Dopóki selekcjonerem będzie Waldemar Fornalik, nie będę już grał w tej drużynie. Poprosiłem kierownictwo reprezentacji, aby nie brało mnie pod uwagę przy wysyłaniu kolejnych powołań - tłumaczy piłkarz "Super Expressowi". Ostatnio atmosfera wokół mnie stała się ciężka do zniesienia. Padło wiele słów, które mnie zabolały i zszokowały. W takiej sytuacji nie wyobrażam sobie, jak mógłbym reprezentować mój kraj. To ponad moje siły. Chciałbym przy okazji przekazać moje najlepsze życzenia kolegom z drużyny, jak również części sztabu szkoleniowego - twierdzi Ludovic Obraniak.

Reklama

Pomocnik był ostatnio bardzo mocno krytykowany.

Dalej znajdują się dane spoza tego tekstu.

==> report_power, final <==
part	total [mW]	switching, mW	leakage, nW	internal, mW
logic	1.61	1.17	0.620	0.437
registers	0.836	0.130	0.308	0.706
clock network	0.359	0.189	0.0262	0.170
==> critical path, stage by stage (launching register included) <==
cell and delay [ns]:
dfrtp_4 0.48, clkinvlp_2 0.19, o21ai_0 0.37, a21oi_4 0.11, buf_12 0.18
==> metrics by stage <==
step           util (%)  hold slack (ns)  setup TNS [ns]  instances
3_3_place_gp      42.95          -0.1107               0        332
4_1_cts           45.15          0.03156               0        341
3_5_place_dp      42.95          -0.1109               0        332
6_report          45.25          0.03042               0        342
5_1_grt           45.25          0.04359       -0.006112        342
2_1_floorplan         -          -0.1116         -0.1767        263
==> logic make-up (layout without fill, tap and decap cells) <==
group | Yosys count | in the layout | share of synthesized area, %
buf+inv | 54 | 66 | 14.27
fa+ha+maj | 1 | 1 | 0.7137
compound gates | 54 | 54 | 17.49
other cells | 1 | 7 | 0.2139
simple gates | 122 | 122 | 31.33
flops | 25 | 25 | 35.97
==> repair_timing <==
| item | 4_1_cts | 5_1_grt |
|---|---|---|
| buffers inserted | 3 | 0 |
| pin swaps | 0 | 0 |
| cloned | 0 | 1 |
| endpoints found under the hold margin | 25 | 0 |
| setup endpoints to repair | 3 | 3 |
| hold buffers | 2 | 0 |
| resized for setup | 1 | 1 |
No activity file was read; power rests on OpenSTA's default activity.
$ cat src/rtl/matrix_scan_bcm.sv
// rtl/matrix_scan_bcm.sv - HUB75 LED matrix scan generator with binary-coded modulation
module matrix_scan_bcm #(
    parameter int COLUMNS      = 64,
    parameter int ROW_BITS     = 4,
    parameter int BCM_BITS     = 6,
    parameter int OE_UNIT      = 1,
    parameter int BLANK_CYCLES = 1
) (
    input  logic                       clk_in,
    input  logic                       reset,
    output logic [$clog2(COLUMNS)-1:0] column_address,
    output logic [ROW_BITS-1:0]        row_address,
    output logic [BCM_BITS-1:0]        brightness_mask,
    output logic [ROW_BITS-1:0]        display_row,
    output logic                       clk_pixel_en,
    output logic                       row_latch_en,
    output logic                       output_enable,
    output logic                       frame_start
);

    localparam int COL_W   = $clog2(COLUMNS);
    localparam int DISP_W  = $clog2(OE_UNIT) + BCM_BITS + 1;
    localparam int BLANK_W = $clog2(BLANK_CYCLES + 1);
    localparam logic [COL_W-1:0]   COL_LAST   = COL_W'(COLUMNS - 1);
    localparam logic [BLANK_W-1:0] BLANK_LOAD = BLANK_W'(BLANK_CYCLES - 1);

    typedef enum logic [1:0] {ST_SHIFT, ST_WAIT, ST_BLANK, ST_LATCH} state_t;

    state_t              state;
    logic [DISP_W-1:0]   disp_cnt;
    logic [DISP_W-1:0]   disp_next;
    logic [DISP_W-1:0]   plane_time;
    logic [BLANK_W-1:0]  blank_cnt;

    // Remaining on-time after the current cycle; a lit cycle consumes one unit
    always_comb begin
        disp_next = output_enable ? disp_cnt - DISP_W'(1) : disp_cnt;
    end

    // On-time of the plane about to be latched: OE_UNIT scaled by its bit weight
    always_comb begin
        plane_time = '0;
        for (int i = 0; i < BCM_BITS; i++) begin
            if (brightness_mask[i]) begin
                plane_time = DISP_W'(OE_UNIT) << i;
            end
        end
    end

    // Scan sequencer: every output is a register describing the current cycle
    always_ff @(posedge clk_in) begin
        if (reset) begin
            state           <= ST_SHIFT;
            column_address  <= COL_LAST;
            row_address     <= '0;
            display_row     <= '0;
            brightness_mask <= BCM_BITS'(1);
            disp_cnt        <= '0;
            blank_cnt       <= '0;
            clk_pixel_en    <= 1'b0;
            row_latch_en    <= 1'b0;
            output_enable   <= 1'b0;
            frame_start     <= 1'b0;
        end else begin
            row_latch_en <= 1'b0;
            frame_start  <= 1'b0;
            case (state)
                ST_SHIFT: begin
                    disp_cnt      <= disp_next;
                    output_enable <= (disp_next != '0);
                    if (!clk_pixel_en) begin
                        // Only seen right after reset: start shifting at the last column
                        clk_pixel_en <= 1'b1;
                    end else if (column_address != '0) begin
                        column_address <= column_address - COL_W'(1);
                    end else begin
                        clk_pixel_en <= 1'b0;
                        if (disp_next == '0) begin
                            state         <= ST_BLANK;
                            blank_cnt     <= BLANK_LOAD;
                            output_enable <= 1'b0;
                        end else begin
                            state <= ST_WAIT;
                        end
                    end
                end
                ST_WAIT: begin
                    disp_cnt <= disp_next;
                    if (disp_next == '0) begin
                        state         <= ST_BLANK;
                        blank_cnt     <= BLANK_LOAD;
                        output_enable <= 1'b0;
                    end else begin
                        output_enable <= 1'b1;
                    end
                end
                ST_BLANK: begin
                    output_enable <= 1'b0;
                    if (blank_cnt == '0) begin
                        state        <= ST_LATCH;
                        row_latch_en <= 1'b1;
                        frame_start  <= (row_address == '0) && (brightness_mask == BCM_BITS'(1));
                    end else begin
                        blank_cnt <= blank_cnt - BLANK_W'(1);
                    end
                end
                ST_LATCH: begin
                    state          <= ST_SHIFT;
                    display_row    <= row_address;
                    disp_cnt       <= plane_time;
                    output_enable  <= (plane_time != '0);
                    clk_pixel_en   <= 1'b1;
                    column_address <= COL_LAST;
                    // A corrupted mask restarts at plane 0 of the same row
                    if (!$onehot(brightness_mask)) begin
                        brightness_mask <= BCM_BITS'(1);
                    end else if (brightness_mask[BCM_BITS-1]) begin
                        brightness_mask <= BCM_BITS'(1);
                        row_address     <= row_address + ROW_BITS'(1);
                    end else begin
                        brightness_mask <= brightness_mask << 1;
                    end
                end
            endcase
        end
    end

endmodule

Prezes PZPN, Zbigniew Boniek zarzucił mu nie tylko brak zaangażowania, ale także słabą znajomość polskiego. Wiceprezes związku, Roman Kosecki nazwał Obraniaka panienką, a Jan Tomaszewski uznał za głównego hamulcowego reprezentacji. Selekcjoner Waldemar Fornalik nie stanął wtedypo stronie swego piłkarza. Nie uważam tej sprawy za kluczową - mówił.